Thirteen-year-old Josh played outside all day while his mom was at work. At dinner, his mother noticed he kept coughing. She asked him whether he was OK, but like any other young man, he said he was fine.
The coughing continued, and Josh’s mom began to hear wheezing. She helped him take his inhaler, but she noticed little relief. Before bed, Josh’s mom decided it would be best to take him to the emergency room to be evaluated.
Trying to keep people healthy and at home is a constant balancing act for clinicians who care for asthma patients. Some asthmatics seem to be constantly in the emergency room with an exacerbation but refuse to follow up with their physician as they should. These are the people who typically lack the education they need to stay healthy.
To educate and manage the asthma of some of those “unreachable” patients, Canadian researchers have developed what they call a Virtual Asthma Clinic.
Barriers to Care
“One of the problems in Canada is geographic barriers. Many people don’t have access to large urban asthma education programs, and they can really benefit from an online program,” explained Irvin Mayers, MD, professor of Medicine at the University of Alberta in Edmonton.
“But even our urban patients often have barriers to accessing physicians, because there aren’t enough generalists,” he said. “This program allows them to be treated using the most up-to-date guidelines no matter where they live and to manage their asthma with minimal physician intervention.

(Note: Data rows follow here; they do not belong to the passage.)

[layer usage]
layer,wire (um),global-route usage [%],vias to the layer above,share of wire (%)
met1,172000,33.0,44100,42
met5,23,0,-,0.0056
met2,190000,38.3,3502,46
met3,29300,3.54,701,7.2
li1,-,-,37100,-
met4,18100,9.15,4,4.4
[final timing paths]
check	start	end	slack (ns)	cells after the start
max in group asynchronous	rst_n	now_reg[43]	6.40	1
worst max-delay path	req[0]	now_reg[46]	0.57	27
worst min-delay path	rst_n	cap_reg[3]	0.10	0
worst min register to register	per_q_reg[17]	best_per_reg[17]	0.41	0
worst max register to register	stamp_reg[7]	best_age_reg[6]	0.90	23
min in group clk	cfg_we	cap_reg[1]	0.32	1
[config.mk]
export PLATFORM = sky130hd
export DESIGN_NAME = xtb_stage
export DESIGN_NICKNAME = d
export VERILOG_FILES = /design/src/hdl/xtb_pkg.sv /design/src/hdl/xtb_stage.sv
export SDC_FILE = /design/constraint.sdc
export NUM_CORES = 1
export LEC_CHECK = 0
export ABC_AREA = 1
export BUFFER_PORTS_ARGS = -buffer_cell sky130_fd_sc_hd__buf_2
export CORE_MARGIN = 4
export CORE_UTILIZATION = 54
export CTS_CLUSTER_SIZE = 12
export DETAILED_ROUTE_END_ITERATION = 8
export HOLD_SLACK_MARGIN = 0.03
export PLACE_DENSITY = 0.95
export SLEW_MARGIN = 10
export SYNTH_ARGS = -nofsm -noshare
export SYNTH_HDL_FRONTEND = slang
export SYNTH_SLANG_ARGS = --single-unit
[constraint.sdc]
create_clock -name clk -period 1.1 [get_ports clk]
set_input_delay 0.22 -clock clk [delete_from_list [all_inputs] [get_ports clk]]
set_output_delay 0.22 -clock clk [all_outputs]
set_load 0.01 [all_outputs]
[src/hdl/xtb_pkg.sv]
// shared types, register codes and round arithmetic for the xtea block decryptor
`default_nettype none

package xtb_pkg;

    // round constant
    localparam logic [31:0] DELTA = 32'h9E3779B9;

    // configuration register indexes
    localparam int unsigned CFG_INDEX_W = 8;
    localparam logic [CFG_INDEX_W-1:0] KEY_WORD_0 = 8'd0;
    localparam logic [CFG_INDEX_W-1:0] KEY_WORD_1 = 8'd1;
    localparam logic [CFG_INDEX_W-1:0] KEY_WORD_2 = 8'd2;
    localparam logic [CFG_INDEX_W-1:0] KEY_WORD_3 = 8'd3;

    // four key words, entry n selected by index n
    typedef logic [3:0][31:0] key_set_t;

    // payload carried down the pipe
    typedef struct packed {
        logic        last;
        logic [31:0] y;
        logic [31:0] z;
    } xtb_data_t;

    // one pipe word: valid bit plus payload
    typedef struct packed {
        logic      valid;
        xtb_data_t data;
    } xtb_word_t;

    // one half-round: target minus the mixed source keyed by sum and key word
    function automatic logic [31:0] half_round(
        input logic [31:0] target,
        input logic [31:0] src,
        input logic [31:0] sum,
        input logic [31:0] key
    );
        logic [31:0] mix;
        logic [31:0] sk;
        mix = ((src << 4) ^ (src >> 5)) + src;
        sk  = sum + key;
        return target - (mix ^ sk);
    endfunction

endpackage

`default_nettype wire

[src/hdl/xtb_stage.sv]
// one registered half-round stage of the decryption pipe
`default_nettype none

module xtb_stage #(
    parameter logic [31:0] SUM_VAL  = 32'h0,
    parameter bit          UPDATE_Z = 1'b1
) (
    input  wire logic              clk,
    input  wire logic              rst_n,
    input  wire logic              en,
    input  wire xtb_pkg::key_set_t key,
    input  wire xtb_pkg::xtb_word_t word_in,
    output xtb_pkg::xtb_word_t     word_out
);

    // key word chosen by the round sum, fixed for this stage
    localparam logic [1:0] KEY_SEL = UPDATE_Z ? SUM_VAL[12:11] : SUM_VAL[1:0];

    logic               valid_reg;
    xtb_pkg::xtb_data_t data_reg;
    xtb_pkg::xtb_data_t data_next;

    // half-round on the incoming payload
    always_comb
    begin
        data_next = word_in.data;
        if (UPDATE_Z)
        begin
            data_next.z = xtb_pkg::half_round(word_in.data.z, word_in.data.y,
                                              SUM_VAL, key[KEY_SEL]);
        end
        else
        begin
            data_next.y = xtb_pkg::half_round(word_in.data.y, word_in.data.z,
                                              SUM_VAL, key[KEY_SEL]);
        end
    end

    // valid bit
    always_ff @(posedge clk or negedge rst_n)
    begin
        if (!rst_n)
        begin
            valid_reg <= 1'b0;
        end
        else if (en)
        begin
            valid_reg <= word_in.valid;
        end
    end

    // payload
    always_ff @(posedge clk)
    begin
        if (en)
        begin
            data_reg <= data_next;
        end
    end

    assign word_out.valid = valid_reg;
    assign word_out.data  = data_reg;

endmodule

`default_nettype wire

==> run metrics, run 1 <==
status=stopped before the end; Stop stage=global routing; error msg=[ERROR GRT-0116] Global routing finished with congestion. Check the congestion regions in the DRC Viewer.; Synth top area share=29.72%; post-synth design cell area=6568 µm²; cells after synthesis=878; total track usage=65.69%; global placement routability congestion=1.047; # rows=40; Die X-Extent=118.3 µm; I/O pin count=263; Max Buffers Root-to-Sink=2; Synth top cells by count=245 x nand2_1, 103 x inv_1, 83 x nor2_1; synth top area cells=edfxtp_1 30%, nand2_1 14%, ha_1 13%; CTS buffer count=9; sequential fraction of the synthesis area=30.10%; clock sink count=66; root buffer cell=clkbuf_16; post-placement setup slack=-2.401 ns; synthesized net count=1143; first-pass GRT wire length=69980 µm; largest net degree at the start of global routing=20; Top FF cell, synth=edfxtp_1; Syn. warnings=0; number of global-route vias before repair=11.56k; Die Height=118.3 µm; Mapped Avg Cell Area=7.480 µm²; post-synth top area cell=edfxtp_1; grt ovf=65; Unique masters post-synth=41; # port buffers=166; Post-synth EDFFs=65; most numerous cell in the Yosys netlist=nand2_1; HPWL Detailed=18520 µm; FF+latch count, synth=66; DP Area=9150 µm²; async set or reset register ratio after synthesis=1.515%; CTS H-Tree Depth=3; initial core utilization=54.91%
==> logic make-up after synthesis <==
logic type,after synthesis,share of synthesized area (%)
and+or+nand+nor,430,28.20
AOI/OAI and AO/OA,114,10.06
buffers and inverters,109,6.287
xor gates and xnor gates,90,12.00
adders and majority gates,68,13.18
DFF,66,30.10
muxes,1,0.1714
==> metrics by stage <==
step	setup TNS, ns	std cells
after floorplan	-42.51	878
after global placement	-58.52	1361
after detailed placement	-60.48	1361
after CTS	-45.59	1442
==> timing repair <==
item / CTS
gates resized for setup: 287
gates cloned: 0
endpoints found under the hold margin: 1
hold buffers: 1
endpoints found under the setup margin: 42
pin swaps: 153
setup buffers: 65
==> routing by layer <==
metal | GRT overflow | track usage (%)
met5 | 0 | 9.926
met1 | 0 | 66.04
met4 | 28 | 62.34
met3 | 2 | 46.27
met2 | 35 | 86.82
==> run 2, diff against run 1 <==
- CORE_UTILIZATION: 54 -> 40
- CTS_CLUSTER_SIZE: 12 -> default
- HOLD_SLACK_MARGIN: 0.03 -> default
- PLACE_DENSITY: 0.95 -> default
- PLACE_DENSITY_LB_ADDON: default -> 0.15
==> run 2 against run 1 <==
Net effect: the flow now finishes, with violations (setup timing); synthesized cell count unchanged; area after synthesis is the same.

The program isn’t meant to replace doctors but to complement their ability to treat patients who are chronically ill.”
According to a study presented at the American Thoracic Society International Conference earlier this year, researchers said the availability of an online asthma management program could eventually help asthma patients get top-rate care and overcome barriers to health care access.

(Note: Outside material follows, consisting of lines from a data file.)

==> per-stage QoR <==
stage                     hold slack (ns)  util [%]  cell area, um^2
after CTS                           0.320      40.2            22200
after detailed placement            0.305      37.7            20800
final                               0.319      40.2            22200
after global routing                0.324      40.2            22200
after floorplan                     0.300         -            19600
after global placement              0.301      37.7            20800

“We hope to develop an educational and disease-management plan that can improve access for patients with asthma to the best guideline-based treatment possible,” said Mayers. “This will overcome geographic and other barriers to care.”
Before and After
In the pilot study, researchers measured each patient’s lung function at the beginning of the study and after two months of using a secure Web site. During the two-month period, patients were encouraged to use the Web site to enter their peak flow rates and symptom information. Site users were able to ask asthma educators questions, get asthma information and fill out online questionnaires about their quality of life.
The 63 patients enrolled in the study used the Web site an average of 33 times during the study and entered their peak flow data a total of 27 times.
“Following guideline-based treatment can improve asthma control and thereby reduce dependence upon the ER for care,” said Mayers. “The Virtual Asthma Clinic also gives a patient a permanent accessible repository for their written action plan for the treatment of exacerbations. A written action plan, in turn, has been shown to reduce ER visits. Our underlying hypothesis is that better general control of asthma should result in less need for ER visits.”
Although researchers did not examine whether the site helped improve the asthma of their patients through the use of the online program, they are now setting up a randomized, controlled study that will look at whether the online program affects asthma attack frequency and utilization of health care.
“This approach is being investigated by us as well as others as a means of improving asthma,” said Mayers. “It is still in research phase. Like any treatment, it needs to be proven to have benefit. If proven to be successful, it will add a new piece to the clinical management of asthma.”
It is possible that in the future asthmatics might have a Virtual Asthma Clinic at their fingertips.
Marc Willis is a South Carolina television reporter.